One day you’re eating your wedding cake and jetting off on your honeymoon, and the next, your life is changed forever.

“I got food poisoning on my honeymoon in Vanuatu, and that changed something in my gut flora, in my system, and the gene that had sat there dormant came alive,” said Mrs Brennan.

Meet a common scenario for coeliac disease, an autoimmune disease that reacts to gluten, causing inflammation of the small intestine.

Returning home, life was very different for the Brennans.

“I was sick all the time, and I didn’t know what was wrong with me. Eventually, I was tested for coeliac, and a positive result came back,” said Mrs Brennan.

“Once I knew what was making me sick, it was a learning curve cutting it out.”

“I spent the first week eating Vegemite on rice cakes feeling really proud of myself for not eating toast, not realising Vegemite has gluten. But they now have gluten-free Vegemite, and it’s pretty good.”

Mrs Brennan has been a diagnosed coeliac for ten years and says it’s not as intimidating as it sounds.

“People who have made gluten-free more of a lifestyle choice rather than a medical one have made it easier for those who need to do it because there is a lot more demand for products.”

“The suppliers are getting better at making food, and there is a lot more variety.”

Many people remain undiagnosed, which is why Coeliac Awareness Week is vital to shedding light on this often-missed disease.

March 13 to 20 is Coeliac Awareness Week across Australia, encouraging people to get tested if they have concerns.
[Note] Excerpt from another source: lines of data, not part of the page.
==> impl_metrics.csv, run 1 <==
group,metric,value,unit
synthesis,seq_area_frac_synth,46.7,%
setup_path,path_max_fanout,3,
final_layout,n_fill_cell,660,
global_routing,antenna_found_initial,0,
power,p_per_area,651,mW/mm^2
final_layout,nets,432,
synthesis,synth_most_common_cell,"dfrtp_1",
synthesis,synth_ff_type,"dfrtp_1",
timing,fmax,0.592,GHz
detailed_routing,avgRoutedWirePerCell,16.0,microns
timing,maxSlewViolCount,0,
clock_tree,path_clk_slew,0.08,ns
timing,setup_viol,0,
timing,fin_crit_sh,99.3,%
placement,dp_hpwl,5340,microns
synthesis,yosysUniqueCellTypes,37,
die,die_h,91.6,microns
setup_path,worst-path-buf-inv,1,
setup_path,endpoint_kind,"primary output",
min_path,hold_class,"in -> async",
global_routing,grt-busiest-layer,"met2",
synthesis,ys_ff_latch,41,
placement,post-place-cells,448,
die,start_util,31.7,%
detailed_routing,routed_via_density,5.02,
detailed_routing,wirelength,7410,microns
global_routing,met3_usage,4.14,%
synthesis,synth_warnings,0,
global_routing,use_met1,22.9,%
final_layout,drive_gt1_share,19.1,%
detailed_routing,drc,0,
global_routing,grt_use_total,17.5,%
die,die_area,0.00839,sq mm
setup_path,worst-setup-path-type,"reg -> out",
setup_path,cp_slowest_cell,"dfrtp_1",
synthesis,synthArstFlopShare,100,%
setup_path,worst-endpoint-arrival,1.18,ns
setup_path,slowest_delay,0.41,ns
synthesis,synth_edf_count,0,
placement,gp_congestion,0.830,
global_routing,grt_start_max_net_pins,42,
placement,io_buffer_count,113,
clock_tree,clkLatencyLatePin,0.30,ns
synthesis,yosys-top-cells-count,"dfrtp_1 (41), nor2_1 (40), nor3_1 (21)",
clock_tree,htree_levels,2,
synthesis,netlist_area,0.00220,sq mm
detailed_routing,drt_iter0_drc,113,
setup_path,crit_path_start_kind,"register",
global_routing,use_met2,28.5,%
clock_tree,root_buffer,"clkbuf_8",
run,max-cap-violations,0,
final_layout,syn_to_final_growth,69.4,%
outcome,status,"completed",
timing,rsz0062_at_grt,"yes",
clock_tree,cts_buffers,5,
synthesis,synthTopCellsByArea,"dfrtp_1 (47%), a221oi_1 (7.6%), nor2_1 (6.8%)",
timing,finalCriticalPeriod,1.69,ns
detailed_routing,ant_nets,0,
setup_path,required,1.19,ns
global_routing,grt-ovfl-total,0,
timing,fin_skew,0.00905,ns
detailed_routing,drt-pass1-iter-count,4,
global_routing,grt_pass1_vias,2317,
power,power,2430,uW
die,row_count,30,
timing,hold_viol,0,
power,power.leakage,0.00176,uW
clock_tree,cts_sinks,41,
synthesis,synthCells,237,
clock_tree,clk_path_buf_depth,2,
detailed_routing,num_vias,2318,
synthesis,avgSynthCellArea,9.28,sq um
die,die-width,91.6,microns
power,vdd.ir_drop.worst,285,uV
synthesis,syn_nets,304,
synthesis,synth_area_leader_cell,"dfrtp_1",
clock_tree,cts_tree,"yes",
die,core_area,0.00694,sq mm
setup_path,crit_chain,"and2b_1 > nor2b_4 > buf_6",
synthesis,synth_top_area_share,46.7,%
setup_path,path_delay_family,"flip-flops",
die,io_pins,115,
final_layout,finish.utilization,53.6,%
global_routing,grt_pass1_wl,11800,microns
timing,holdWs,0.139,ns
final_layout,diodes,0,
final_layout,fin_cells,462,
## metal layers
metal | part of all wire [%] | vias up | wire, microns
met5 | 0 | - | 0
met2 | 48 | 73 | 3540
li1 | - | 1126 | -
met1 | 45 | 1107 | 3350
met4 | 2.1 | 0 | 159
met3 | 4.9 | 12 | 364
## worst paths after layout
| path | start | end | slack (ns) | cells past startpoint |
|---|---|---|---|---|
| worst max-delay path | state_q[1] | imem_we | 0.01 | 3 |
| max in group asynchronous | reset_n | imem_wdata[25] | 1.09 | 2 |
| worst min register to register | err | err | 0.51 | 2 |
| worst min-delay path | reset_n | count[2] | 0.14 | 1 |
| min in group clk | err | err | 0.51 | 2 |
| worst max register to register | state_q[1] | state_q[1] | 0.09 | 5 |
Symptoms of coeliac include:

  • bowel and digestive issues like diarrhoea, constipation, bloating, and cramping
  • headaches and fatigue
  • weight loss
  • a deficiency of folic acid, iron, or vitamin B12
  • skin rash
  • osteoporosis, or pain in the bones and joints.
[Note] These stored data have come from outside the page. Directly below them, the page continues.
**config.mk**
```make
export PLATFORM = sky130hd
export DESIGN_NAME = regbank_bist_ctrl
export DESIGN_NICKNAME = d
export VERILOG_FILES = /design/src/rtl/regbank_pkg.sv /design/src/rtl/regbank_bist_ctrl.sv
export SDC_FILE = /design/constraint.sdc
export NUM_CORES = 1
export LEC_CHECK = 0
export BUFFER_PORTS_ARGS = -buffer_cell sky130_fd_sc_hd__buf_4
export CORE_MARGIN = 2
export CORE_UTILIZATION = 35
export DETAILED_ROUTE_END_ITERATION = 10
export PLACE_DENSITY = 0.69
export SLEW_MARGIN = 20
export SYNTH_ARGS = -nofsm -noshare
export SYNTH_HDL_FRONTEND = slang
export SYNTH_SLANG_ARGS = --single-unit
```
**constraint.sdc**
```tcl
create_clock -name clk -period 3 [get_ports clk]
set_input_delay 0.3 -clock clk [delete_from_list [all_inputs] [get_ports clk]]
set_output_delay 0.3 -clock clk [all_outputs]
set_load 0.03 [all_outputs]
```
**src/rtl/regbank_pkg.sv**
```systemverilog
// Shared types and the test-pattern generator for the register-bank self-test controller.
package regbank_pkg;

  typedef enum logic [2:0] {
    IDLE = 3'd0,
    WR0  = 3'd1,
    RD0  = 3'd2,
    WR1  = 3'd3,
    RD1  = 3'd4,
    DONE = 3'd5
  } bist_state_t;

  // Wide result so any data width up to 64 bits can truncate it with a size cast.
  function automatic logic [63:0] bist_pattern(input int unsigned i, input logic inv,
                                               input logic [63:0] step, input logic zero_reg);
    logic [63:0] p;
    p = 64'(i) * step;
    if (inv) p = ~p;
    if (zero_reg && i == 0) p = '0;
    return p;
  endfunction

endpackage

```
**src/rtl/regbank_bist_ctrl.sv**
```systemverilog
// Self-test controller for a 3-port register bank: writes a pattern to every register,
// reads it back two per cycle, repeats inverted, and reports pass/fail with the first mismatch.
import regbank_pkg::*;

module regbank_bist_ctrl #(
  parameter int          NREGS    = 32,
  parameter int          AW       = 5,
  parameter int          DW       = 32,
  parameter int unsigned STEP     = 32'h11,
  parameter bit          ZERO_REG = 1'b1
) (
  input  logic          clk,
  input  logic          rst,
  input  logic          start,
  output logic          busy,
  output logic          done,
  output logic          pass,
  output logic          fail,
  output logic [AW-1:0] fail_addr,
  output logic [DW-1:0] fail_exp,
  output logic [DW-1:0] fail_got,
  input  logic          host_we3,
  input  logic [AW-1:0] host_wa3,
  input  logic [DW-1:0] host_wd3,
  input  logic [AW-1:0] host_ra1,
  input  logic [AW-1:0] host_ra2,
  output logic [DW-1:0] host_rd1,
  output logic [DW-1:0] host_rd2,
  output logic          we3,
  output logic [AW-1:0] wa3,
  output logic [DW-1:0] wd3,
  output logic [AW-1:0] ra1,
  output logic [AW-1:0] ra2,
  input  logic [DW-1:0] rd1,
  input  logic [DW-1:0] rd2,
  output logic [2:0]    dbg_state
);

  bist_state_t   state;
  logic [AW-1:0] cnt;
  logic          last_wr, last_rd, inv;
  logic [AW-1:0] addr_even, addr_odd;
  logic [DW-1:0] exp_even, exp_odd, pat_wr;
  logic          mis_even, mis_odd;

  assign last_wr   = (cnt == AW'(NREGS - 1));
  assign last_rd   = (cnt == AW'(NREGS / 2 - 1));
  assign inv       = (state == WR1) || (state == RD1);
  assign addr_even = {cnt[AW-2:0], 1'b0};
  assign addr_odd  = {cnt[AW-2:0], 1'b1};
  assign dbg_state = state;
  assign host_rd1  = rd1;
  assign host_rd2  = rd2;

  // Writes always store the raw pattern; only the expectation knows about a hardwired reg 0.
  always_comb begin
    pat_wr   = DW'(bist_pattern(32'(cnt), inv, 64'(STEP), 1'b0));
    exp_even = DW'(bist_pattern(32'(addr_even), inv, 64'(STEP), ZERO_REG));
    exp_odd  = DW'(bist_pattern(32'(addr_odd), inv, 64'(STEP), ZERO_REG));
    mis_even = (rd1 != exp_even);
    mis_odd  = (rd2 != exp_odd);
  end

  // Bank port: host owns it only in IDLE (which includes reset).
  always_comb begin
    we3 = 1'b0;
    wa3 = '0;
    wd3 = '0;
    ra1 = '0;
    ra2 = '0;
    case (state)
      IDLE: begin
        we3 = host_we3;
        wa3 = host_wa3;
        wd3 = host_wd3;
        ra1 = host_ra1;
        ra2 = host_ra2;
      end
      WR0, WR1: begin
        we3 = 1'b1;
        wa3 = cnt;
        wd3 = pat_wr;
      end
      RD0, RD1: begin
        ra1 = addr_even;
        ra2 = addr_odd;
      end
      default: ;
    endcase
  end

  always_ff @(posedge clk or negedge rst) begin
    if (!rst) begin
      state     <= IDLE;
      cnt       <= '0;
      busy      <= 1'b0;
      done      <= 1'b0;
      pass      <= 1'b0;
      fail      <= 1'b0;
      fail_addr <= '0;
      fail_exp  <= '0;
      fail_got  <= '0;
    end else begin
      done <= 1'b0;
      case (state)
        IDLE: begin
          if (start) begin
            state     <= WR0;
            cnt       <= '0;
            busy      <= 1'b1;
            pass      <= 1'b0;
            fail      <= 1'b0;
            fail_addr <= '0;
            fail_exp  <= '0;
            fail_got  <= '0;
          end
        end
        WR0, WR1: begin
          if (last_wr) begin
            state <= (state == WR0) ? RD0 : RD1;
            cnt   <= '0;
          end else begin
            cnt <= cnt + 1'b1;
          end
        end
        RD0, RD1: begin
          // ra1 wins when both read ports disagree in the same cycle.
          if (mis_even || mis_odd) begin
            state     <= DONE;
            cnt       <= '0;
            busy      <= 1'b0;
            done      <= 1'b1;
            fail      <= 1'b1;
            fail_addr <= mis_even ? addr_even : addr_odd;
            fail_exp  <= mis_even ? exp_even : exp_odd;
            fail_got  <= mis_even ? rd1 : rd2;
          end else if (last_rd) begin
            cnt <= '0;
            if (state == RD0) begin
              state <= WR1;
            end else begin
              state <= DONE;
              busy  <= 1'b0;
              done  <= 1'b1;
              pass  <= 1'b1;
            end
          end else begin
            cnt <= cnt + 1'b1;
          end
        end
        DONE: begin
          state <= IDLE;
          cnt   <= '0;
        end
        default: begin
          state <= IDLE;
          cnt   <= '0;
        end
      endcase
    end
  end

endmodule
```
==> flow_summary.yaml, run 1 <==
worst_setup_path:
  end_kind: "flip-flop"
  crit_buf_inv: 1
  startpoint: "cnt[3]"
  r2r-start: "cnt[3]"
  critical_path_arrival_ns: 3.05
  cp_max_fo: 6
  required_ns: 3.18
  reg2reg_depth: 11
  rr_endpoint: "dbg_state[0]"
  cp-endpoint: "dbg_state[0]"
  critPathTopFamily: "compound AO/OA/AOI/OAI gates"
  startpoint_type: "flip-flop"
  cp_slowest_cell: "a2111o_1"
  crit_chain: "ha_1, ha_2, xor2_1, xnor2_1, nor2_1, nand4_1, a2111o_1, buf_4, or2_4, o22ai_1, o211ai_1"
  cp_num_cells: 11
  rrSetupSlack_ns: 0.13
  path_class: "flip-flop to flip-flop"
  critPathMaxStageDelay_ns: 0.55
finish:
  fin_area_sq_um: 7740
  drive_gt1_share_pct: 43.9
  area.sequential_sq_um: 1500
  fill_cells: 1377
  n_antenna_cell: 0
  nets: 1006
  area_delta_synth_final_pct: 49.1
  mostFrequentLayoutCells: "buf_4, nand2_1, nand3_1, dfrtp_1, o21ai_0"
  layout_commonest_cell: "buf_4"
  multi_input_area_sq_um: 2900
  final_util_pct: 53.3
yosys:
  seq_area_frac_synth_pct: 28.9
  ys_types: 60
  synth_nets: 776
  ys_warn_count: 0
  ys_ff_latch: 60
  synth_edf_count: 0
  postSynthAreaPerCell_sq_um: 7.97
  syn_inst: 651
  ys.flop_type: "dfrtp_1"
  synth_area_sq_um: 5190
  synthArstFlopShare_pct: 100
sta:
  finalClockSkew_ns: 0.00636
  worstMarginPinSlew_ns: 0.795
  finalHoldViolCount: 0
  max_freq_mhz: 348
  holdWs_ns: 0.0496
  maxSlewViolCount: 0
  maxSlewHeadroom_pct: 47.0
  setup_viol: 0
  timing.final.crit_period_ns: 2.87
  period_share_pct: 95.7
global_routing:
  grt_pass1_wl_um: 28200
  antenna_found_initial: 0
  grt_pass1_vias: 5229
  overflow: 0
  grt.total_usage_pct: 21.9
  grt_max_degree: 98
clock_tree:
  clk_latency_ns: 0.33
  cts_sinks: 60
  cts.htree.levels: 3
  cts_buffers: 9
  cts_root_buf: "clkbuf_16"
  clk_pin_slew_ns: 0.06
  cts_tree: "built"
  clockBufferDepth: 2
die:
  die_h_um: 126
  row_count: 44
  ios: 303
  dieArea_sq_um: 15800
  initial_core_util_pct: 35.7
  dieWidth_um: 126
  core_sq_um: 14500
route:
  wire_per_inst_um: 18.1
  viasPerCell: 5.36
  vias: 5732
  routed_wl_um: 19300
  first_pass_iters: 5
  drc: 0
  antenna_left: 0
  drt_iter0_markers: 541
power_and_ir_drop:
  finalPower_uw: 8680
  p_leak_uw: 0.00401
  power_density_nw_per_um2: 1120
  peakVddDrop_v: 0.000609
worst_hold_path:
  hold_class: "input pin to asynchronous set/reset pin"
placement:
  detailed_place.area_sq_um: 7160
  gp_congestion: 0.898
  hpwl_um: 13800
  io_buffer_count: 302
flow_run:
  cap_violations: 0
run_status:
  status: "finished clean"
Gluten can be found in many of our basic food items, including pasta, bread, beer, and baked goods.

This is why companies like Australian-made Well & Good are changing the game when it comes to gluten-free food. Founding member Shelia Barak praises her family’s legacy for lifting the indulgence.
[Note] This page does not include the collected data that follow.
[src/rtl/gpu_cmd_arbiter.sv]
// Round-robin arbiter for the shared GPU command port with beat locking and read-return routing.
// States: ARB | round-robin among all requesters ;  LOCKED | only the lock owner may issue, idle timer runs
module gpu_cmd_arbiter
  import gpu_cmd_pkg::*;
#(
  parameter int NUM_REQ      = 2,
  parameter int READ_LATENCY = 1,
  parameter int LOCK_TIMEOUT = 64,
  parameter int IDW          = (NUM_REQ > 1) ? $clog2(NUM_REQ) : 1
) (
  input  logic                   gpuClock,
  input  logic                   reset,
  input  logic [NUM_REQ-1:0]     req,
  input  logic [NUM_REQ-1:0]     lock,
  input  logic [16*NUM_REQ-1:0]  reqCmd,
  input  logic [16*NUM_REQ-1:0]  reqData,
  input  logic                   gpuBusyController,
  input  logic [15:0]            dataFromGpu,
  output logic [NUM_REQ-1:0]     ack,
  output logic [15:0]            gpuCommand,
  output logic [15:0]            gpuData,
  output logic [IDW-1:0]         grantId,
  output logic [NUM_REQ-1:0]     rdValid,
  output logic [15:0]            rdData,
  output logic                   lockTimeout
);

  localparam int TW = $clog2(LOCK_TIMEOUT + 1);

  logic [0:0]     state;
  logic [IDW-1:0] rrPtr;
  logic [IDW-1:0] owner;
  logic [TW-1:0]  lockTimer;

  logic [15:0]    cmdArr  [NUM_REQ];
  logic [15:0]    dataArr [NUM_REQ];
  logic [IDW-1:0] winner;
  logic [IDW-1:0] cand;
  logic           found;
  logic           accept;
  logic           tagValid;
  logic [IDW-1:0] tagId;

  always_comb begin
    for (int i = 0; i < NUM_REQ; i++) begin
      cmdArr[i]  = reqCmd[16*i +: 16];
      dataArr[i] = reqData[16*i +: 16];
    end
  end

  // Search starts just past the last winner so every requester gets a turn.
  always_comb begin
    winner = owner;
    cand   = '0;
    found  = 1'b0;
    if (state == ARB) begin
      for (int off = 1; off <= NUM_REQ; off++) begin
        cand = IDW'((int'(rrPtr) + off) % NUM_REQ);
        if (!found && req[cand]) begin
          found  = 1'b1;
          winner = cand;
        end
      end
    end else begin
      found = req[owner];
    end
    accept = found && !gpuBusyController && reset;
    ack    = '0;
    if (accept) ack[winner] = 1'b1;
  end

  always_ff @(posedge gpuClock or negedge reset) begin
    if (!reset) begin
      state       <= ARB;
      rrPtr       <= IDW'(NUM_REQ - 1);
      owner       <= '0;
      lockTimer   <= '0;
      gpuCommand  <= CMD_NOP;
      gpuData     <= '0;
      grantId     <= '0;
      lockTimeout <= 1'b0;
    end else begin
      lockTimeout <= 1'b0;
      if (accept) begin
        gpuCommand <= cmdArr[winner];
        gpuData    <= dataArr[winner];
        grantId    <= winner;
      end else begin
        gpuCommand <= CMD_NOP;
        gpuData    <= '0;
      end

      case (state)
        ARB: begin
          if (accept) begin
            rrPtr <= winner;
            if (lock[winner]) begin
              state     <= LOCKED;
              owner     <= winner;
              lockTimer <= '0;
            end
          end
        end
        default: begin
          if (accept) begin
            lockTimer <= '0;
            if (!lock[owner]) state <= ARB;
          end else if (!gpuBusyController) begin
            // Owner idle: release once it has stalled for LOCK_TIMEOUT cycles.
            if (lockTimer >= TW'(LOCK_TIMEOUT - 1)) begin
              state       <= ARB;
              lockTimer   <= '0;
              lockTimeout <= 1'b1;
            end else begin
              lockTimer <= lockTimer + 1'b1;
            end
          end
        end
      endcase
    end
  end

  gpu_rd_tag_pipe #(
    .DEPTH (READ_LATENCY),
    .IDW   (IDW)
  ) rdTagPipe (
    .gpuClock  (gpuClock),
    .reset     (reset),
    .pushValid (is_read(gpuCommand)),
    .pushId    (grantId),
    .popValid  (tagValid),
    .popId     (tagId)
  );

  always_ff @(posedge gpuClock or negedge reset) begin
    if (!reset) begin
      rdValid <= '0;
      rdData  <= '0;
    end else begin
      rdValid <= tagValid ? (NUM_REQ'(1) << tagId) : '0;
      if (tagValid) rdData <= dataFromGpu;
    end
  end

endmodule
“Our food isn’t always about health but about indulgence – making products that are just as good as ones with gluten,” said Ms Barak.

“From cakes to cookies, to flours and breads, we are a powerhouse in the gluten-free space and available in your local supermarkets.”

Anyone can get the disease at any time, but there is no cure for coeliac, only dietary management.

While society and restaurants are providing more options, challenges remain for many to find suitable food. Sushi and boa buns aren’t on the coeliac menu, and the cost of gluten-free items is on the rise.

“Inflation is everywhere, and yes, gluten-free ingredients are more costly.”

“That’s why, during Coeliac Awareness Week, we try to make our products really affordable, so people who are newly diagnosed, or they think they’ve got an intolerance, they can give them a try at a reasonable price.”